By Lisabet Sarai
This week's topic at the Grip is "Trivial Trivia". Michelle's commentary continues:
Here's your chance to share all of that useless trivia crowding out stories in your brain. It can be about sex, or not. It can be about writing, or not. Anything is game.
I have to admit that I'm stymied. I'm a concept sort of gal. I don't do trivia. Okay, probably I do have isolated, obscure facts rattling around in my brain, but in general that's not my cognitive style. I tend to focus on the fundamental principles of things, the important relationships, the critical skills. I figure I can always look up the details.
There is, of course, also the question of defining just what trivia means. "Trivial" implies unimportant. I could cite lots of rules and terminology in the area of grammar, for instance. Does the fact that counter factual sentences require the use of the subjunctive in the independent clause count as trivia? I don't think so. I write software for a living and can program in at least a dozen languages. Are the rules for using parentheses in C trivia? Hell, no! Use them wrong and your banking system may cheat depositors or your launch vehicle might crash.
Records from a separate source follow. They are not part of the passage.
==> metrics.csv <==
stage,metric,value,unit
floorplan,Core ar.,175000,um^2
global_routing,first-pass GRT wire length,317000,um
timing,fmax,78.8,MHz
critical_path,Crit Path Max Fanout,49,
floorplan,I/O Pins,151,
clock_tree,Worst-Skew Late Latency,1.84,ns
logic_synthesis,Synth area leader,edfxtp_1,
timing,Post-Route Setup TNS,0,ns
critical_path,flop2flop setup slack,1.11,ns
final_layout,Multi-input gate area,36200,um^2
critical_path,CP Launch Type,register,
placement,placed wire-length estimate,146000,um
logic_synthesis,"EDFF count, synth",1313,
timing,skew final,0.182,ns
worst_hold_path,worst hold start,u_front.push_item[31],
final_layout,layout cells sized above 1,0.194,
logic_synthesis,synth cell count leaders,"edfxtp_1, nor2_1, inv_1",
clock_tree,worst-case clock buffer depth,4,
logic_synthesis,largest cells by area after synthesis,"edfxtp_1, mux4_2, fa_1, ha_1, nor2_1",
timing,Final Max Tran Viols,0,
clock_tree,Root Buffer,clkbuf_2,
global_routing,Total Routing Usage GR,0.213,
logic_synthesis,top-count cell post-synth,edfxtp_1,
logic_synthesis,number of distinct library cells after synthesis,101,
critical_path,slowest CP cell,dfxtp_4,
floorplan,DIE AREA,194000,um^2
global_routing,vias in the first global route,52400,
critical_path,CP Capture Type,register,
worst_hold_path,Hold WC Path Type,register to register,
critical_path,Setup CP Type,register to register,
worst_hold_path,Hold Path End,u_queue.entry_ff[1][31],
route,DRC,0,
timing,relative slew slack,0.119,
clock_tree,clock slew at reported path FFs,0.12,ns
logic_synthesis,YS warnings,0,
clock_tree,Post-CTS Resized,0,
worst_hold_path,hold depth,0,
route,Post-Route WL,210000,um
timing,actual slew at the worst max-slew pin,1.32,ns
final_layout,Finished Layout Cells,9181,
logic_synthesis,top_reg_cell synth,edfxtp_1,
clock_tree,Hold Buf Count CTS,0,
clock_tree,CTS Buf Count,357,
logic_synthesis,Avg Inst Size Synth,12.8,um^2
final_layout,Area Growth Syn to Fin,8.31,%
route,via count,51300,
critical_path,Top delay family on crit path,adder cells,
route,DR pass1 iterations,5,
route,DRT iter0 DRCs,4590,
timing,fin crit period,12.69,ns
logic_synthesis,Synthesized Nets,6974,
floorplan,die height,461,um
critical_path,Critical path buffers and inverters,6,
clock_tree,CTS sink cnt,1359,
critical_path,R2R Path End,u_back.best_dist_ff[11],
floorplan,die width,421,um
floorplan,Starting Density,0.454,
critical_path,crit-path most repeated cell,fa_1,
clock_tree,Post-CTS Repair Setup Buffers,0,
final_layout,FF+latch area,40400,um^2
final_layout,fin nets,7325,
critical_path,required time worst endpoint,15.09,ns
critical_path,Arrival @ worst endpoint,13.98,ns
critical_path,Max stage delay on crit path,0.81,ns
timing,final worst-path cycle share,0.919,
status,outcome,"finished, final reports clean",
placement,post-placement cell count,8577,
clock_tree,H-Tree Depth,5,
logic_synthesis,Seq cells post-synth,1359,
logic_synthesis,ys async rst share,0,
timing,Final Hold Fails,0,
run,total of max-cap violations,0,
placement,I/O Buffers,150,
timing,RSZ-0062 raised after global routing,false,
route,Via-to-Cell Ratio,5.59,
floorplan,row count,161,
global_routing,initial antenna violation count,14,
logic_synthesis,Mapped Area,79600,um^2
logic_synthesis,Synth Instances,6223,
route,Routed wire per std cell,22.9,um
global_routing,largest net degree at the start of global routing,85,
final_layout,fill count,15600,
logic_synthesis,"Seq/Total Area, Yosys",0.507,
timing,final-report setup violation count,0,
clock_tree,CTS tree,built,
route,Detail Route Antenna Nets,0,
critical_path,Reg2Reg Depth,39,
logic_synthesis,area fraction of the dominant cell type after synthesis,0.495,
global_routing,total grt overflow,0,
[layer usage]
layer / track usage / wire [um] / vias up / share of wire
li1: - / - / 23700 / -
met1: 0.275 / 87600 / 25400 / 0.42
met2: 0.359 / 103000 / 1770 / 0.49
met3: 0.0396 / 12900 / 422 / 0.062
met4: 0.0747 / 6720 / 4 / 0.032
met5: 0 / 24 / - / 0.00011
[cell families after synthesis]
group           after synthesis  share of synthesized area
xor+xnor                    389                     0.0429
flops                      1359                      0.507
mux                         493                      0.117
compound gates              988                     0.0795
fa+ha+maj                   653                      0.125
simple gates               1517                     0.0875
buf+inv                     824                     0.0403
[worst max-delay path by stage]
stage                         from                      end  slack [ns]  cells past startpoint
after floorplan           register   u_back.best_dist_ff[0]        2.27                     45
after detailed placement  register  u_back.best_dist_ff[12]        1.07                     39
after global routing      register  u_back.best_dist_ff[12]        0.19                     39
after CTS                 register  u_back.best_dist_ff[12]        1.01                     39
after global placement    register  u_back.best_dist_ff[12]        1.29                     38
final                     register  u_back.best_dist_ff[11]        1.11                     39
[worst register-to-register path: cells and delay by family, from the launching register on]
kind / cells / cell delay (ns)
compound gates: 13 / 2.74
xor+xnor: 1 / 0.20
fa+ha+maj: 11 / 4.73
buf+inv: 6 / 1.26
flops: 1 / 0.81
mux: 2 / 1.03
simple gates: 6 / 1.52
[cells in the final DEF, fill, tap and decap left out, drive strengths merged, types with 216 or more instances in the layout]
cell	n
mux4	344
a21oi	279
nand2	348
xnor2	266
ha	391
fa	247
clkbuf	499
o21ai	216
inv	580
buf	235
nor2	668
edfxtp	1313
`config.mk`:
```
export PLATFORM = sky130hd
export DESIGN_NAME = physics_substep_scheduler
export DESIGN_NICKNAME = d
export VERILOG_FILES = /design/src/rtl/pss_pkg.sv /design/src/rtl/pss_div.sv /design/src/rtl/physics_substep_scheduler.sv
export SDC_FILE = /design/constraint.sdc
export NUM_CORES = 2
export LEC_CHECK = 0
export ABC_CLOCK_PERIOD_IN_PS = 17090
export BUFFER_PORTS_ARGS = -buffer_cell sky130_fd_sc_hd__buf_2
export CAP_MARGIN = 20
export CORE_UTILIZATION = 49
export CTS_CLUSTER_DIAMETER = 200
export CTS_CLUSTER_SIZE = 28
export DETAILED_ROUTE_END_ITERATION = 10
export GPL_TIMING_DRIVEN = 0
export PLACE_DENSITY = 0.7
export SETUP_SLACK_MARGIN = 0.1
export SLEW_MARGIN = 40
export SYNTH_ARGS = -nofsm -noshare
export SYNTH_HDL_FRONTEND = slang
export SYNTH_SLANG_ARGS = --single-unit
export TNS_END_PERCENT = 20
```
`constraint.sdc`:
```
create_clock -name clk -period 17.09 [get_ports clk]
set_clock_uncertainty 0.05 [all_clocks]
set_input_delay 1.709 -clock clk [delete_from_list [all_inputs] [get_ports clk]]
set_output_delay 1.709 -clock clk [all_outputs]
set_load 0.05 [all_outputs]
```
`config.mk`:
```
export PLATFORM = sky130hd
export DESIGN_NAME = divider_and_reloading_timer
export DESIGN_NICKNAME = d
export VERILOG_FILES = /design/src/rtl/core/dart_pkg.sv /design/src/rtl/core/dart_step.sv /design/src/rtl/core/divider_and_reloading_timer.sv
export SDC_FILE = /design/constraint.sdc
export NUM_CORES = 1
export LEC_CHECK = 0
export BUFFER_PORTS_ARGS = -buffer_cell sky130_fd_sc_hd__buf_2
export CAP_MARGIN = 0
export CELL_PAD_IN_SITES_DETAIL_PLACEMENT = 0
export CELL_PAD_IN_SITES_GLOBAL_PLACEMENT = 1
export CORE_MARGIN = 2
export CORE_UTILIZATION = 41
export CTS_CLUSTER_SIZE = 20
export DETAILED_ROUTE_END_ITERATION = 8
export GPL_ROUTABILITY_DRIVEN = 0
export PLACE_DENSITY = 0.82
export SETUP_SLACK_MARGIN = 0.15
export SLEW_MARGIN = 10
export SYNTH_ARGS = -nofsm -noshare
export SYNTH_HDL_FRONTEND = slang
export SYNTH_HIERARCHICAL = 1
export SYNTH_SLANG_ARGS = --single-unit
```
`constraint.sdc`:
```
create_clock -name clk -period 2.7 [get_ports clk]
set_input_delay 0.135 -clock clk [delete_from_list [all_inputs] [get_ports clk]]
set_output_delay 0.135 -clock clk [all_outputs]
set_load 0.05 [all_outputs]
```
`src/rtl/core/dart_pkg.sv`:
```
package dart_pkg;

  typedef enum logic [1:0] {
    FUNC_TICK  = 2'd0,
    FUNC_READ  = 2'd1,
    FUNC_WRITE = 2'd2
  } func_t;

  typedef enum logic [1:0] {
    ST_IDLE,
    ST_RUN,
    ST_DONE
  } state_t;

  localparam logic [15:0] ADDR_DIV = 16'hFF04;
  localparam logic [15:0] ADDR_CNT = 16'hFF05;
  localparam logic [15:0] ADDR_MOD = 16'hFF06;
  localparam logic [15:0] ADDR_CTL = 16'hFF07;

  localparam logic [7:0] CTL_READ_SET = 8'hF8;
  localparam int         CTL_EN_BIT   = 2;
  localparam logic [7:0] CNT_MAX      = 8'hFF;

  localparam int SUB_W = 11;

  typedef struct packed {
    logic             more;
    logic [SUB_W-1:0] sub;
    logic [7:0]       cnt;
    logic             wrap;
  } step_t;

  function automatic logic [SUB_W-1:0] period_of(input logic [1:0] sel);
    logic [SUB_W-1:0] p;
    unique case (sel)
      2'd1:    p = 11'd16;
      2'd2:    p = 11'd64;
      2'd3:    p = 11'd256;
      default: p = 11'd1024;
    endcase
    return p;
  endfunction

endpackage

```
`src/rtl/core/dart_step.sv`:
```
module dart_step (
  input  logic [dart_pkg::SUB_W-1:0] sub,
  input  logic [1:0]                 period_sel,
  input  logic [7:0]                 cnt,
  input  logic [7:0]                 modulo,
  output dart_pkg::step_t            step
);

  logic [dart_pkg::SUB_W-1:0] period;

  // one period drained per use: compare, subtract and counter bump
  always_comb begin
    period    = dart_pkg::period_of(period_sel);
    step.more = (sub >= period);
    step.sub  = sub - period;
    step.wrap = (cnt == dart_pkg::CNT_MAX);
    step.cnt  = step.wrap ? modulo : cnt + 8'd1;
  end

endmodule

```
`src/rtl/core/divider_and_reloading_timer.sv`:
```
// Four-register timer (divider 0xFF04, counter 0xFF05, modulo 0xFF06, control 0xFF07)
// driven by request items on the input stream: tick, bus read or bus write. One
// request is in flight at a time. A read or write, or a tick with the counter
// disabled, goes from acceptance (idle) to the hand-off to the output register (done)
// before the next request can be taken; the hand-off waits for the output register to
// be free. An enabled tick first runs N counter increments in the run state: a
// single shared compare/subtract/increment unit drains one timer period per cycle,
// and a final step finds the sub-count below a period. N is at most 16 for the
// largest tick at the shortest period, and up to 79 right after the period is
// shortened with a large held sub-count. The result register lets the next request
// be accepted while the previous result is still waiting.
module divider_and_reloading_timer #(
  parameter int TICK_BITS = 8
) (
  input  logic        clk,
  input  logic        rst_n,
  input  logic        in_tvalid,
  output logic        in_tready,
  input  logic [31:0] in_tdata,   // addr[15:0], write_data[23:16], tick_cycles[31:24]
  input  logic [1:0]  in_tuser,   // func[1:0]
  output logic        out_tvalid,
  input  logic        out_tready,
  output logic [15:0] out_tdata   // read_data[7:0], timer_irq[8], zero[15:9]
);

  localparam int UsedBits = (TICK_BITS < 8) ? TICK_BITS : 8;

  dart_pkg::state_t state_r, state_nxt;

  logic [7:0]  div_r, div_nxt;
  logic [7:0]  div_sub_r, div_sub_nxt;
  logic [7:0]  cnt_r, cnt_nxt;
  logic [7:0]  mod_r, mod_nxt;
  logic [2:0]  ctl_r, ctl_nxt;
  logic [9:0]  cnt_sub_r, cnt_sub_nxt;
  logic [dart_pkg::SUB_W-1:0] sub_r, sub_nxt;
  logic        irq_r, irq_nxt;
  logic [7:0]  rd_r, rd_nxt;
  logic        out_valid_r, out_valid_nxt;
  logic [15:0] out_data_r, out_data_nxt;

  logic [15:0]         addr;
  logic [7:0]          wdata;
  logic [UsedBits-1:0] cyc;
  logic [8:0]          div_acc;
  logic                accept;
  dart_pkg::step_t     step;

  assign addr  = in_tdata[15:0];
  assign wdata = in_tdata[23:16];
  assign cyc   = in_tdata[24 +: UsedBits];

  assign in_tready  = (state_r == dart_pkg::ST_IDLE);
  assign accept     = in_tvalid && in_tready;
  assign out_tvalid = out_valid_r;
  assign out_tdata  = out_data_r;

  dart_step u_step (
    .sub        (sub_r),
    .period_sel (ctl_r[1:0]),
    .cnt        (cnt_r),
    .modulo     (mod_r),
    .step       (step)
  );

  always_comb begin
    state_nxt     = state_r;
    div_nxt       = div_r;
    div_sub_nxt   = div_sub_r;
    cnt_nxt       = cnt_r;
    mod_nxt       = mod_r;
    ctl_nxt       = ctl_r;
    cnt_sub_nxt   = cnt_sub_r;
    sub_nxt       = sub_r;
    irq_nxt       = irq_r;
    rd_nxt        = rd_r;
    out_data_nxt  = out_data_r;
    out_valid_nxt = out_valid_r && !out_tready;
    div_acc       = 9'(div_sub_r) + 9'(cyc);

    unique case (state_r)
      dart_pkg::ST_IDLE: begin
        if (accept) begin
          irq_nxt   = 1'b0;
          rd_nxt    = 8'd0;
          state_nxt = dart_pkg::ST_DONE;
          unique case (in_tuser)
            dart_pkg::FUNC_TICK: begin
              div_nxt     = div_r + 8'(div_acc[8]);
              div_sub_nxt = div_acc[7:0];
              if (ctl_r[dart_pkg::CTL_EN_BIT]) begin
                sub_nxt   = 11'(cnt_sub_r) + 11'(cyc);
                state_nxt = dart_pkg::ST_RUN;
              end
            end
            dart_pkg::FUNC_READ: begin
              priority if (addr == dart_pkg::ADDR_DIV) rd_nxt = div_r;
              else if (addr == dart_pkg::ADDR_CNT) rd_nxt = cnt_r;
              else if (addr == dart_pkg::ADDR_MOD) rd_nxt = mod_r;
              else if (addr == dart_pkg::ADDR_CTL) rd_nxt = {5'd0, ctl_r} | dart_pkg::CTL_READ_SET;
              else rd_nxt = 8'd0;
            end
            dart_pkg::FUNC_WRITE: begin
              priority if (addr == dart_pkg::ADDR_DIV) begin
                div_nxt     = 8'd0;
                div_sub_nxt = 8'd0;
              end else if (addr == dart_pkg::ADDR_CNT) begin
                cnt_nxt = wdata;
              end else if (addr == dart_pkg::ADDR_MOD) begin
                mod_nxt = wdata;
              end else if (addr == dart_pkg::ADDR_CTL) begin
                ctl_nxt = wdata[2:0];
              end else begin
                ctl_nxt = ctl_r;
              end
            end
            default: begin
              rd_nxt = 8'd0;
            end
          endcase
        end
      end
      dart_pkg::ST_RUN: begin
        if (step.more) begin
          sub_nxt = step.sub;
          cnt_nxt = step.cnt;
          irq_nxt = irq_r | step.wrap;
        end else begin
          cnt_sub_nxt = sub_r[9:0];
          state_nxt   = dart_pkg::ST_DONE;
        end
      end
      dart_pkg::ST_DONE: begin
        if (!out_valid_r || out_tready) begin
          out_valid_nxt = 1'b1;
          out_data_nxt  = {7'd0, irq_r, rd_r};
          state_nxt     = dart_pkg::ST_IDLE;
        end
      end
      default: begin
        state_nxt = dart_pkg::ST_IDLE;
      end
    endcase
  end

  always_ff @(posedge clk) begin
    if (!rst_n) begin
      state_r     <= dart_pkg::ST_IDLE;
      div_r       <= 8'd0;
      div_sub_r   <= 8'd0;
      cnt_r       <= 8'd0;
      mod_r       <= 8'd0;
      ctl_r       <= 3'd0;
      cnt_sub_r   <= 10'd0;
      irq_r       <= 1'b0;
      out_valid_r <= 1'b0;
    end else begin
      state_r     <= state_nxt;
      div_r       <= div_nxt;
      div_sub_r   <= div_sub_nxt;
      cnt_r       <= cnt_nxt;
      mod_r       <= mod_nxt;
      ctl_r       <= ctl_nxt;
      cnt_sub_r   <= cnt_sub_nxt;
      irq_r       <= irq_nxt;
      out_valid_r <= out_valid_nxt;
    end
  end

  always_ff @(posedge clk) begin
    sub_r      <= sub_nxt;
    rd_r       <= rd_nxt;
    out_data_r <= out_data_nxt;
  end

endmodule

```
==> results.cfg <==
[critical_path]
path_class = flip-flop to flip-flop
ff2ff_path_depth = 12
critical_path.max_fanout = 3
setup.worst_path.end_class = flip-flop
cp.required_ps = 2960
arrival_ps = 2720
cp-start-kind = flip-flop

[sta]
slew_headroom_pct = 51.3
period_share_pct = 90.9
final-hold-violation-count = 0
skew_ps = 7.03
finalSetupViolations = 0
rsz0062_at_grt = false
tightestPinTransition_ps = 728
fmax_mhz = 407
slew_viol_final = 0
timing.final.crit_period_ps = 2450
finalSetupTns_ps = 0

[route]
drt-wirelength-per-cell_um = 16.0
drtIter0Drc = 216
route.detailed.drc = 0
route.vias.total = 3743
ant_nets = 0
drt_first_pass_iters = 4
drt_wl_total_um = 10800
routed_via_density = 5.55

[global_route]
grt_pass1_wl_um = 17600
grt_max_degree = 32
antenna_found_initial = 0
grtUsageMet1_pct = 26.4
grt_pass1_vias = 3456
use_met2_pct = 29.4
busiest_layer = met2
gr-total-overflow = 0
grt_util_met3_pct = 2.82
track_usage_pct = 19.0

[logic_synthesis]
yosys.area.top_type_share_pct = 21.2
yosysMostFrequentCell = nand2_1
yosys.area.top_type = dfxtp_1
ys_warn_count = 6
syn_avg_cell_area_um2 = 9.56
synthArstFlopShare_pct = 0
syn_area_um2 = 4620
yosysSeqAreaShare_pct = 39.5
synth_edf_count = 28
synthTopCellsByArea = dfxtp_1, edfxtp_1, ha_1, mux2i_1, nand2_1
ys_ff_latch = 77
netlist_instances = 483
synth_ff_type = dfxtp_1
synth.distinct_cells = 60
synthTopCellsByCount = nand2_1, dfxtp_1, o21ai_0, edfxtp_1

[worst_hold_path]
hp-class = primary input to flip-flop
holdPathStages = 3

[final_layout]
regArea_um2 = 1820
drive_gt1_share_pct = 20.4
fin_util_pct = 48.8
fin_cells = 674
num_antenna_cells = 0
fin_nets = 593
fin_area_um2 = 5340
area_growth_pct = 15.6
multi_input_area_um2 = 2640
nFillCells = 1034

[clock_tree]
cts_root_buf = clkbuf_16
cts_tree = yes
insertion_delay_ps = 330
h-tree-depth = 3
clock-sinks = 77
cts.reportedPaths.clkPinSlew_ps = 60
numCtsBuffers = 9
clockBufferDepth = 2

[floorplanning]
dieWidth_um = 110
dieArea_um2 = 12100
initial_core_util_pct = 42.2
std_cell_rows = 38
pin_count = 56
core-area_um2 = 10900
die_h_um = 110

[power]
p_per_area_nw_per_um2 = 482
p_leak_nw = 2.11
irDropWorstVdd_uv = 220
total_power_mw = 2.57

[placed_design]
post-place-cells = 655
placed_area_um2 = 4960
port-buffer-count = 48
dp_hpwl_um = 8160

[outcome]
status = finished clean

[run]
cap_violations = 0
[critical path: stages (launching register included)]
cell	delay, ps
dfxtp_2	330
ha_2	190
inv_1	60
fa_2	340
nand2b_4	170
a21oi_4	120
o21ai_1	100
a21oi_1	150
a211o_1	210
ha_4	170
nand4_1	90
or3_1	320
a21oi_1	140
[state kept, by name (all words and copies together) (netlist names)]
name	cells
cnt_sub_r	10
mod_r	8
irq_r	1
state_r	2
sub_r	11
div_sub_r	8
div_r	8
out_tvalid	1
rd_r	8
cnt_r	8
out_tdata	9
ctl_r	3
[metal layers]
metal	up-vias	part of all wire, %
met1	1768	49
li1	1842	-
met3	14	5.0
met4	0	1.7
met5	-	0
met2	119	44
[placed cells by master (no fill, tap or decap), types with 11 or more instances in the layout]
master / Yosys / layout
dfxtp_1: 49 / 48
a21oi_1: 19 / 15
nor2_1: 15 / 15
buf_4: 11 / 14
xor2_1: 11 / 11
inv_1: 20 / 20
edfxtp_1: 28 / 28
buf_2: 2 / 48
a21boi_0: 14 / 14
o21ai_0: 31 / 30
nor2b_1: 20 / 19
ha_1: 24 / 21
mux2i_1: 24 / 24
nand2_1: 53 / 53
[power breakdown]
| group | leakage, nW | internal [mW] | switching (mW) |
|---|---|---|---|
| Clock | 0.129 | 0.625 | 0.478 |
| Sequential | 0.664 | 1.22 | 0.00616 |
| Combinational | 1.32 | 0.0831 | 0.160 |
[logic make-up after synthesis]
kind of cell | synth area share, %
AND/OR/NAND/NOR | 18.3
AO/OA/AOI/OAI | 17.1
flip-flops | 39.5
buffers and inverters | 5.58
multiplexers | 8.70
adder cells (fa/ha/maj) | 7.37
XOR/XNOR | 3.41
other | 0.0812
[layout make-up]
type,count,area share (%)
well taps,140,3.28
flip-flops and latches,77,34.1
clock inverters,7,0.961
inverters,20,1.41
repair buffers,62,6.47
multi-input cells,359,49.5
clock buffers,9,4.22
[path summary, 6_finish.rpt]
path	slack (ps)	start	end
worst min-delay path	80	in_tdata[20]	mod_r[4]
worst min register to register	420	rd_r[4]	out_tdata[4]
worst max-delay path	250	div_sub_r[0]	div_r[3]
worst max register to register	250	div_sub_r[0]	div_r[3]
[through the flow]
| step | hold WS [ps] | setup slack [ps] |
|---|---|---|
| global route | 91.6 | 123 |
| detailed placement | 405 | 105 |
| CTS | 75.9 | 150 |
| finish | 79.0 | 245 |
| global placement | 403 | 161 |
| floorplan | 301 | 274 |
[repair_timing]
item	in CTS	in global routing
hold buffers	0	0
setup buffers	0	3
pin swaps	0	3
endpoints found under the setup margin	5	38
resized for setup	4	14
(Power assumes the default switching activity.)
In fact, it occurs to me that even the facts that most of us might agree were trivia are important to someone. The birth date of Queen Elizabeth the Second, for example (April 21, 1926) might be considered trivia, but I'll wager that Her Majesty doesn't view it that way. The proportion of egg yolk to oil when making mayonnaise (one yolk to a cup of oil) might seem like trivia to you, but certainly not to Julia Childs!
In any case, trivia are not in any sense my specialty. I almost always focus on the Big Picture. That's usually the way I write, as well. The majority of my stories begin with a premise - not a specific scene or character, but a notion about some situation that has dramatic narrative possibilities. What if someone had visions revealing future disasters, but couldn't control them? (Necessary Madness) What if a woman couldn't let go sexually with someone she cared about, only with strangers? (Incognito) What if you had lovers who had no physical bodies? (Bodies of Light) I start with the basic idea and then allow the other story details to develop.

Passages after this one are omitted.